Supplied material:
==> sierra <==
Design slave_apb, start of the top module:
module slave_apb ( 
                   output reg [ 8-1 : 0 ]   prdata, 			 
                   output reg                         pready, 			 
                   output reg                         pslverr,			 
		   input                	      penable,                   
                   input                	      pwrite, 			 
                   input 	         	      psel,  			 
                   input                              pclk,   			 
                   input                	      presetn, 			 
                   input      [ 8-1 : 0 ]   paddr,  			 
                   input      [ 8-1 : 0 ]   pwdata 			 
                   );
make LEC_CHECK=0 ABC_AREA=1 CAP_MARGIN=20 CELL_PAD_IN_SITES_DETAIL_PLACEMENT=0 CORE_MARGIN=2 CORE_UTILIZATION=72 CTS_CLUSTER_DIAMETER=213 CTS_CLUSTER_SIZE=14 HOLD_SLACK_MARGIN=0.27 PLACE_DENSITY_LB_ADDON=0.12 SETUP_SLACK_MARGIN=0.87 SLEW_MARGIN=25 TNS_END_PERCENT=85 finish   # period 3.03 ns
run.sh (not shown) runs the stock make flow with config.mk's settings and CLKGATE_MAP_FILE=.
==> fjord: changes against sierra <==
==> flow/config.mk (replaced) <==
export PLATFORM = sky130hd
export DESIGN_NAME = slave_apb
export DESIGN_NICKNAME = slave_apb
export VERILOG_FILES = /design/flow/design.v
export SDC_FILE = /design/flow/constraint.sdc
export NUM_CORES = 4
export LEC_CHECK = 0
export CAP_MARGIN = 0
export CORE_MARGIN = 2
export CORE_UTILIZATION = 72
export CTS_CLUSTER_DIAMETER = 358
export CTS_CLUSTER_SIZE = 14
export HOLD_SLACK_MARGIN = 0.29
export PLACE_DENSITY_LB_ADDON = 0.15
export SETUP_SLACK_MARGIN = 0.86
export SLEW_MARGIN = 20
==> onyx: changes against sierra <==
==> flow/config.mk (replaced) <==
export PLATFORM = sky130hd
export DESIGN_NAME = slave_apb
export DESIGN_NICKNAME = slave_apb
export VERILOG_FILES = /design/flow/design.v
export SDC_FILE = /design/flow/constraint.sdc
export NUM_CORES = 4
export LEC_CHECK = 0
export CAP_MARGIN = 20
export CORE_MARGIN = 2
export CORE_UTILIZATION = 45
export PLACE_DENSITY = 0.6
export SLEW_MARGIN = 20
==> flow/constraint.sdc (replaced) <==
create_clock -name core_clock -period 5.46 [get_ports {pclk}]
set_input_delay 1.0920 -clock core_clock [delete_from_list [all_inputs] [get_ports {pclk}]]
set_output_delay 1.0920 -clock core_clock [all_outputs]
set_load 0.01 [all_outputs]
==> nickel: changes against sierra <==
==> flow/config.mk (replaced) <==
export PLATFORM = sky130hd
export DESIGN_NAME = slave_apb
export DESIGN_NICKNAME = slave_apb
export VERILOG_FILES = /design/flow/design.v
export SDC_FILE = /design/flow/constraint.sdc
export NUM_CORES = 4
export LEC_CHECK = 0
export CAP_MARGIN = 20
export CORE_MARGIN = 2
export CORE_UTILIZATION = 37
export PLACE_DENSITY = 0.6
export SLEW_MARGIN = 20
==> flow/constraint.sdc (replaced) <==
create_clock -name core_clock -period 5.46 [get_ports {pclk}]
set_input_delay 1.0920 -clock core_clock [delete_from_list [all_inputs] [get_ports {pclk}]]
set_output_delay 1.0920 -clock core_clock [all_outputs]
set_load 0.01 [all_outputs]
==> results <==
|  | sierra | fjord | nickel | onyx |
|---|---|---|---|---|
| Status | no timing/DRC/antenna violations | no timing/DRC/antenna violations | no timing/DRC/antenna violations | no timing/DRC/antenna violations |
| Dominant cell area share | 71.97% | 76.04% | 76.04% | 76.04% |
| Count of mapped cells out of synthesis | 6,339 | 3,110 | 3,110 | 3,110 |
| Logic gate fraction of the total cell area | 23.36% | 21.39% | 18.89% | 19.22% |
| Final-layout clock buffer total | 156 | 149 | 205 | 206 |
| Crit Reg-Reg Startpoint | pre_state[1]$_DFF_PN0_ | mem[170][0]$_DFFE_PP_ | pre_state[1]$_DFF_PN0_ | pre_state[1]$_DFF_PN0_ |
| Die Outline Area | 95,640 sq um | 90,590 sq um | 175,000 sq um | 144,100 sq um |
| Post-synthesis mux area share | 0% | 14.98% | 14.98% | 14.98% |
| Source of the critical timing path | paddr[2] | paddr[1] | paddr[1] | paddr[3] |
| Std-Cell Rows | 111 | 108 | 152 | 137 |
| Net count after synthesis | 6,360 | 3,131 | 3,131 | 3,131 |
| Switching Fraction | 22.14% | 21.42% | 21.27% | 21.00% |
| Combinational power share | 7.0% | 6.4% | 4.7% | 4.8% |
| Classification of the worst-slack hold path | in2reg | in2reg | reg2reg | reg2reg |
| Total of plain and repair buffers excluding clock buffers | 385 | 329 | 230 | 144 |
| Iteration count of the initial detailed-routing pass | 6 | 6 | 5 | 6 |
| Setup Skew | 16.47 ps | 17.67 ps | 45.57 ps | 31.68 ps |
| Maximum vdd ir drop | 0.6420 mV | 0.6949 mV | 0.2445 mV | 0.3157 mV |
| Flip-flop and latch area | 48,630 sq um | 48,610 sq um | 48,610 sq um | 48,610 sq um |
| Fin util | 82.88% | 83.90% | 42.35% | 50.86% |
| Tapcells inserted | 1,243 | 1,155 | 2,233 | 1,876 |

========
==> v14: inputs <==
Starting RTL as in the previous note.
export LEC_CHECK = 0
export CAP_MARGIN = 35
export CELL_PAD_IN_SITES_DETAIL_PLACEMENT = 2
export CORE_MARGIN = 4
export CORE_UTILIZATION = 40
export GPL_TIMING_DRIVEN = 0
export HOLD_SLACK_MARGIN = -0.08
export MAX_ROUTING_LAYER = met4
export MIN_ROUTING_LAYER = met2
export SETUP_SLACK_MARGIN = -0.17
export SLEW_MARGIN = 20
export TNS_END_PERCENT = 10
create_clock -name core_clock -period 3.65 [get_ports {pclk}]
==> inputs of v38, as changes to v14 <==
==> flow/config.mk (replaced) <==
export PLATFORM = sky130hd
export DESIGN_NAME = slave_apb
export DESIGN_NICKNAME = slave_apb
export VERILOG_FILES = /design/flow/design.v
export SDC_FILE = /design/flow/constraint.sdc
export NUM_CORES = 4
export LEC_CHECK = 0
export CAP_MARGIN = 20
export CORE_MARGIN = 2
export CORE_UTILIZATION = 45
export PLACE_DENSITY = 0.6
export SLEW_MARGIN = 20
==> flow/constraint.sdc (replaced) <==
create_clock -name core_clock -period 10.0 [get_ports {pclk}]
set_input_delay 2.0000 -clock core_clock [delete_from_list [all_inputs] [get_ports {pclk}]]
set_output_delay 2.0000 -clock core_clock [all_outputs]
set_load 0.01 [all_outputs]
==> inputs of v7, as changes to v14 <==
==> flow/config.mk (replaced) <==
export PLATFORM = sky130hd
export DESIGN_NAME = slave_apb
export DESIGN_NICKNAME = slave_apb
export VERILOG_FILES = /design/flow/design.v
export SDC_FILE = /design/flow/constraint.sdc
export NUM_CORES = 4
export LEC_CHECK = 0
export ABC_AREA = 1
export CAP_MARGIN = 0
export CORE_ASPECT_RATIO = 1.43
export CORE_MARGIN = 2
export CORE_UTILIZATION = 72
export CTS_CLUSTER_DIAMETER = 326
export CTS_CLUSTER_SIZE = 10
export PLACE_DENSITY = 0.35
export SETUP_SLACK_MARGIN = 0.91
export SLEW_MARGIN = 40
==> flow/constraint.sdc (replaced) <==
create_clock -name core_clock -period 3.03 [get_ports {pclk}]
set_input_delay 0.6060 -clock core_clock [delete_from_list [all_inputs] [get_ports {pclk}]]
set_output_delay 0.6060 -clock core_clock [all_outputs]
set_load 0.01 [all_outputs]
==> notes <==
- Between v38 and v7, the lower first-iteration DRC count is in v38 (gap about 40%, measured against v7).
- v7 ran to the end with no violations. v14 reached the layout checks and failed them: setup timing. v38 finished clean.
- Critical path depth: v38 < v14 < v7.
- Utilization: v14 < v38 < v7.
- The lowest via count belongs to v38, the highest to v7.
- Setup slack, lowest first: v14, v7, v38.
- Flip-flop count is the same in v38 and v7.
- The lowest register-to-register slack belongs to v14, the highest to v38.
- The highest cell count belongs to v7, the lowest to v38.
- Between v7 and v14, the lower global-route usage is in v7 (gap 5.0 points).
- In v14 the sequential share of layout area is lower than in v38, by 2.9 points.
==> figures <==
Run status: v38 finished clean; v7 finished clean; v14 failed layout checks
Reasons for failing layout checks: v38 -; v7 -; v14 setup timing
Cells on Worst Hold Path: v38 0; v7 2; v14 1
Routing layer with the top usage in global route: v38 met2; v7 met2; v14 met3
Hold worst-path end: v38 pre_state[1]$_DFF_PN0_; v7 pre_state[0]$_DFF_PN1_; v14 mem[19][4]$_DFFE_PP_
Number of clock buffer instances in the layout: v38 198; v7 212; v14 218
Vias in the first global route: v38 30900; v7 46300; v14 53500
Capturing point of the worst reg2reg path: v38 mem[167][1]$_DFFE_PP_; v7 prdata[7]$_DFFE_PN0P_; v14 mem[177][2]$_DFFE_PP_
Power Density: v38 199 nW/um^2; v7 600 nW/um^2; v14 549 nW/um^2
TritonCTS Buffers: v38 160; v7 180; v14 171
Vertical extent of the die: v38 380 um; v7 369 um; v14 406 um
Post-route fraction of the period consumed by the critical path: v38 53.1%; v7 69.4%; v14 115%
Global-route wire length before repair: v38 216000 um; v7 263000 um; v14 314000 um
Portion of total power attributed to the clock network: v38 42.1%; v7 40.4%; v14 43.2%
Worst-case register-to-register setup slack: v38 5760 ps; v7 940 ps; v14 -220 ps
Number of antenna violations at the first check in global routing: v38 6; v7 4; v14 8
Post-Synthesis Net Count: v38 3131; v7 6360; v14 3131
Cell with the largest stage delay on the worst path: v38 nor3b_4; v7 buf_4; v14 buf_2
DP Cell Count: v38 4875; v7 7607; v14 5235
Length in cells of the worst reg-to-reg path: v38 6; v7 16; v14 7
Core Util at FP: v38 45.4%; v7 72.8%; v14 40.5%
Final cell count without fillers: v38 5169; v7 7849; v14 5640
Sum of buffers and inverters on the critical path: v38 2; v7 3; v14 5

========
==> v1 <==
==> flow/design.v <==
module slave_apb ( 
                   output reg [ 8-1 : 0 ]   prdata, 			 
                   output reg                         pready, 			 
                   output reg                         pslverr,			 
		   input                	      penable,                   
                   input                	      pwrite, 			 
                   input 	         	      psel,  			 
                   input                              pclk,   			 
                   input                	      presetn, 			 
                   input      [ 8-1 : 0 ]   paddr,  			 
                   input      [ 8-1 : 0 ]   pwdata 			 
                   );
  parameter         IDLE    = 2'd0;              				 
  parameter         SETUP   = 2'd1;
  parameter         ENABLE  = 2'd2;
  reg   [ 2-1 : 0 ]   pre_state;   					 
  reg   [ 2-1 : 0 ]   nxt_state;
  reg   [ 8-1 : 0 ]    mem [ 0 : 200 ]; 		 
  reg   [ 8-1 : 0 ]    prdata_c;
  reg pready_c;
  reg pslverr_c;
  reg mem_we_c;
  always @ ( posedge pclk or negedge presetn )
  	begin 
    	     if ( ! presetn )
      			pre_state <= IDLE;
    	     else 
      			pre_state <= nxt_state;
  	end 
  always @ ( * ) 
  	begin
    		prdata_c   = 8'd0;
    		pslverr_c  = 1'b0;
    		pready_c   = 1'b0;
    		mem_we_c   = 1'b0;
    	 	nxt_state  = IDLE;     
		case ( pre_state )
			IDLE   : begin  
          				if ( psel == 1 ) 
            					nxt_state = SETUP;
	        			else
          				     begin
            					nxt_state = IDLE;
  	        				prdata_c = 8'd0;
          				     end
        			end  
      		      SETUP  : begin  
          				nxt_state  = ENABLE;
        			end  
		     ENABLE : begin  
				    pready_c = psel;
						if ( psel == 1 )   
              						nxt_state    = SETUP;
            					else
              						nxt_state    = IDLE; 
		      		    if(paddr <= 200)
          				begin
            					pslverr_c      = 1'b0;
	         				 if(!pwrite)      
              						prdata_c     = mem [ paddr ];
            					else 
	            					mem_we_c     = psel;
          			        end  
				else
				        pslverr_c     = psel;
        		     end  
                  default : nxt_state = IDLE;
    endcase
  end  
  always @ ( posedge pclk )
  	if ( mem_we_c )
  		mem [ paddr ] <= pwdata;
  always @ ( posedge pclk or negedge presetn)
 	 begin
    		if ( ! presetn)
    			begin
      				prdata    <= 8'b0;
      				pready    <= 1'b0;
      				pslverr   <= 1'b0;
    			end  
    	     else
    		begin
      			pready  <= pready_c;
      		   if ( ( pre_state == ENABLE ) )
      			begin
        			prdata  <= prdata_c;
        			pslverr <= pslverr_c;
      			end
    		end
  	end
endmodule
==> flow/run.sh <==
#!/bin/bash
# the make line also repeats each setting of config.mk as NAME=value (left out here)
make -C /OpenROAD-flow-scripts/flow DESIGN_CONFIG=/design/flow/config.mk WORK_HOME=/design/flow/orfs CLKGATE_MAP_FILE= finish
==> flow/config.mk <==
export PLATFORM = sky130hd
export DESIGN_NAME = slave_apb
export DESIGN_NICKNAME = slave_apb
export VERILOG_FILES = /design/flow/design.v
export SDC_FILE = /design/flow/constraint.sdc
export NUM_CORES = 4
export LEC_CHECK = 0
export CAP_MARGIN = 20
export CORE_MARGIN = 2
export CORE_UTILIZATION = 72
export CTS_CLUSTER_DIAMETER = 326
export PLACE_DENSITY = 0.6
export SLEW_MARGIN = 20
==> flow/constraint.sdc <==
create_clock -name core_clock -period 3.09 [get_ports {pclk}]
set_input_delay 0.6180 -clock core_clock [delete_from_list [all_inputs] [get_ports {pclk}]]
set_output_delay 0.6180 -clock core_clock [all_outputs]
set_load 0.01 [all_outputs]
==> v12 (differences from v1) <==
Settings changed: ABC_AREA set to 1, CORE_ASPECT_RATIO set to 1.43, CTS_CLUSTER_SIZE set to 10, SETUP_SLACK_MARGIN set to 0.91, SLEW_MARGIN 20 to 40.
==> flow/constraint.sdc (replaced) <==
create_clock -name core_clock -period 3.03 [get_ports {pclk}]
set_input_delay 0.6060 -clock core_clock [delete_from_list [all_inputs] [get_ports {pclk}]]
set_output_delay 0.6060 -clock core_clock [all_outputs]
set_load 0.01 [all_outputs]
==> results <==
v12 passed the timing, design-rule and antenna checks. v1 went through all stages and came out clean.
Die area: v1 is smaller than v12 (5.3%).
Of v1 and v12, v12 has the higher cell count (gap about 40%, measured against v12).
Between v1 and v12, the lower non-clock buffer count is in v12 (gap 77).
Between v12 and v1, the lower critical path depth is in v1 (gap 5).
Between v1 and v12, the lower synthesized cell count is in v1 (gap about 50%, measured against v12).
Clock power: v12 is larger than v1 (about 2%).
Between v1 and v12, the lower sequential share of layout area is in v12 (gap 4.2 points).
Against v1, the worst hold slack of v12 is worse by 190 ps.
In flip-flop count, v12 and v1 do not differ.
Of v1 and v12, v12 has the higher utilization (gap 0.65 points).

========
==> raven <==
// slave_apb: RTL as listed in full above, without the edits since
export LEC_CHECK = 0
export CAP_MARGIN = 20
export CORE_MARGIN = 2
export CORE_UTILIZATION = 72
export CTS_CLUSTER_SIZE = 14
export PLACE_DENSITY = 0.6
export SETUP_SLACK_MARGIN = 0.95
export SLEW_MARGIN = 20
create_clock -name core_clock -period 3.22 [get_ports {pclk}]
==> cedar: changes against raven <==
Settings changed: ABC_AREA set to 1, CORE_ASPECT_RATIO set to 1.43, CTS_CLUSTER_DIAMETER set to 326, CTS_CLUSTER_SIZE 14 to 10, PLACE_DENSITY 0.6 to 0.35, SETUP_SLACK_MARGIN 0.95 to 0.91, SLEW_MARGIN 20 to 40.
==> flow/constraint.sdc (replaced) <==
create_clock -name core_clock -period 3.03 [get_ports {pclk}]
set_input_delay 0.6060 -clock core_clock [delete_from_list [all_inputs] [get_ports {pclk}]]
set_output_delay 0.6060 -clock core_clock [all_outputs]
set_load 0.01 [all_outputs]
==> qor summary <==
| metric | raven | cedar |
|---|---|---|
| Number of search-and-repair iterations in the first detailed-routing pass | 8 | 6 |
| Met3 usage | 8.02% | 6.46% |
| Number of logic inverters in the finished layout | 3 | 29 |
| Post-synthesis average cell area | 20.4 um2 | 10.6 um2 |
| Status | finished clean | finished clean |
| Post-DR vias/cell | 7.17 | 5.96 |
| Largest type area fraction | 76.0% | 72.0% |
| Cell area power density | 585 nW/um2 | 600 nW/um2 |
| Part of the total power dissipated in the clock network | 40.5% | 40.4% |
| DR WL/cell | 34.0 um | 22.5 um |
| Actual transition at the worst max-transition pin | 0.862 ns | 0.737 ns |
| Area of the mapped netlist | 63500 um2 | 67100 um2 |
| Number of nets produced by synthesis | 3131 | 6360 |

========
==> inputs of build 66 <==
// slave_apb: RTL as listed in full above, without the edits since
clock: 3.03 ns
lec_check: 0
cap_margin: 20
cell_pad_in_sites_detail_placement: 0
core_margin: 2
core_utilization: 72
cts_cluster_diameter: 213
cts_cluster_size: 15
hold_slack_margin: 0.29
place_density: 0.69
setup_slack_margin: 0.78
slew_margin: 25
tns_end_percent: 60
==> build 44 (differences from build 66) <==
==> flow/config.mk (replaced) <==
export PLATFORM = sky130hd
export DESIGN_NAME = slave_apb
export DESIGN_NICKNAME = slave_apb
export VERILOG_FILES = /design/flow/design.v
export SDC_FILE = /design/flow/constraint.sdc
export NUM_CORES = 4
export LEC_CHECK = 0
export CAP_MARGIN = 20
export CORE_MARGIN = 2
export CORE_UTILIZATION = 72
export CTS_CLUSTER_SIZE = 15
export SETUP_SLACK_MARGIN = 0.78
export SLEW_MARGIN = 20
==> trial 71 (differences from build 66) <==
==> flow/config.mk (replaced) <==
export PLATFORM = sky130hd
export DESIGN_NAME = slave_apb
export DESIGN_NICKNAME = slave_apb
export VERILOG_FILES = /design/flow/design.v
export SDC_FILE = /design/flow/constraint.sdc
export NUM_CORES = 4
export LEC_CHECK = 0
export CAP_MARGIN = 20
export CORE_MARGIN = 2
export CORE_UTILIZATION = 45
export PLACE_DENSITY = 0.6
export SLEW_MARGIN = 20
==> flow/constraint.sdc (replaced) <==
create_clock -name core_clock -period 3.11 [get_ports {pclk}]
set_input_delay 0.6220 -clock core_clock [delete_from_list [all_inputs] [get_ports {pclk}]]
set_output_delay 0.6220 -clock core_clock [all_outputs]
set_load 0.01 [all_outputs]
==> summary of the runs <==
- Between trial 71 and build 44, the lower die area is in build 44 (gap 59%, measured against build 44).
- Between build 44 and trial 71, the lower worst hold slack is in trial 71 (gap 0.027 ns).
- Against trial 71, the global-route usage of build 66 is higher by 15 points.
- The lowest total power belongs to build 66, the highest to build 44.
- Sequential cell count is the same in build 44 and trial 71.
- Build 44 finished with timing, DRC and antenna clean. Build 66 completed with no timing, DRC or antenna violations. Trial 71 produced a clean layout.
- First-iteration DRC count: trial 71 is lower than build 66 (27%).
- The lowest non-clock buffer count belongs to build 44, the highest to trial 71.
- Wire length: trial 71 < build 44 < build 66.
==> figures <==
item	build 44	build 66	trial 71
Logic gate share of total power	5.7%	7.0%	5.4%
Register area	0.04862 mm²	0.04861 mm²	0.04861 mm²
Register-to-register setup slack	0.69 ns	0.72 ns	0.55 ns
Register clock-pin slew on the reported worst setup and hold paths	0.06 ns	0.07 ns	0.06 ns
Final clock-cell share	6.804%	4.246%	6.896%
Layout overhead on the synthesized area	16.32%	16.02%	17.26%
Status	complete, no violations	complete, no violations	complete, no violations
Seq group	24.7 mW	24.7 mW	24.0 mW
Total of fill cells in the finished design	3518	3526	10810
Cell resize tally after clock tree synthesis	38	92	0
Post-route worst hold slack	0.2715 ns	0.3207 ns	0.2443 ns
M2 GR Usage	56.70%	57.97%	33.76%
Amount of wire on met3 after detailed routing	17.85 mm	18.07 mm	11.64 mm
Worst path setup slack after routing	0.6871 ns	0.6911 ns	0.3659 ns
Data-path buffer share of cell area in the final layout	4.519%	6.564%	6.287%
Well-Tap Cells	1155	1155	1876
Crit share post-route	77.32%	77.19%	88.23%
Final net count	3392	3506	3630
Power figures rest on the tool's default switching activity, not on a simulated workload.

Directions:
Please copy, exactly and with nothing else, the lines above beginning at the line that has "um | 22.5 um |" and ending with the line that has "- Against trial".

Result:
| DR WL/cell | 34.0 um | 22.5 um |
| Actual transition at the worst max-transition pin | 0.862 ns | 0.737 ns |
| Area of the mapped netlist | 63500 um2 | 67100 um2 |
| Number of nets produced by synthesis | 3131 | 6360 |

========
==> inputs of build 66 <==
// slave_apb: RTL as listed in full above, without the edits since
clock: 3.03 ns
lec_check: 0
cap_margin: 20
cell_pad_in_sites_detail_placement: 0
core_margin: 2
core_utilization: 72
cts_cluster_diameter: 213
cts_cluster_size: 15
hold_slack_margin: 0.29
place_density: 0.69
setup_slack_margin: 0.78
slew_margin: 25
tns_end_percent: 60
==> build 44 (differences from build 66) <==
==> flow/config.mk (replaced) <==
export PLATFORM = sky130hd
export DESIGN_NAME = slave_apb
export DESIGN_NICKNAME = slave_apb
export VERILOG_FILES = /design/flow/design.v
export SDC_FILE = /design/flow/constraint.sdc
export NUM_CORES = 4
export LEC_CHECK = 0
export CAP_MARGIN = 20
export CORE_MARGIN = 2
export CORE_UTILIZATION = 72
export CTS_CLUSTER_SIZE = 15
export SETUP_SLACK_MARGIN = 0.78
export SLEW_MARGIN = 20
==> trial 71 (differences from build 66) <==
==> flow/config.mk (replaced) <==
export PLATFORM = sky130hd
export DESIGN_NAME = slave_apb
export DESIGN_NICKNAME = slave_apb
export VERILOG_FILES = /design/flow/design.v
export SDC_FILE = /design/flow/constraint.sdc
export NUM_CORES = 4
export LEC_CHECK = 0
export CAP_MARGIN = 20
export CORE_MARGIN = 2
export CORE_UTILIZATION = 45
export PLACE_DENSITY = 0.6
export SLEW_MARGIN = 20
==> flow/constraint.sdc (replaced) <==
create_clock -name core_clock -period 3.11 [get_ports {pclk}]
set_input_delay 0.6220 -clock core_clock [delete_from_list [all_inputs] [get_ports {pclk}]]
set_output_delay 0.6220 -clock core_clock [all_outputs]
set_load 0.01 [all_outputs]
==> summary of the runs <==
- Between trial 71 and build 44, the lower die area is in build 44 (gap 59%, measured against build 44).
- Between build 44 and trial 71, the lower worst hold slack is in trial 71 (gap 0.027 ns).
- Against trial 71, the global-route usage of build 66 is higher by 15 points.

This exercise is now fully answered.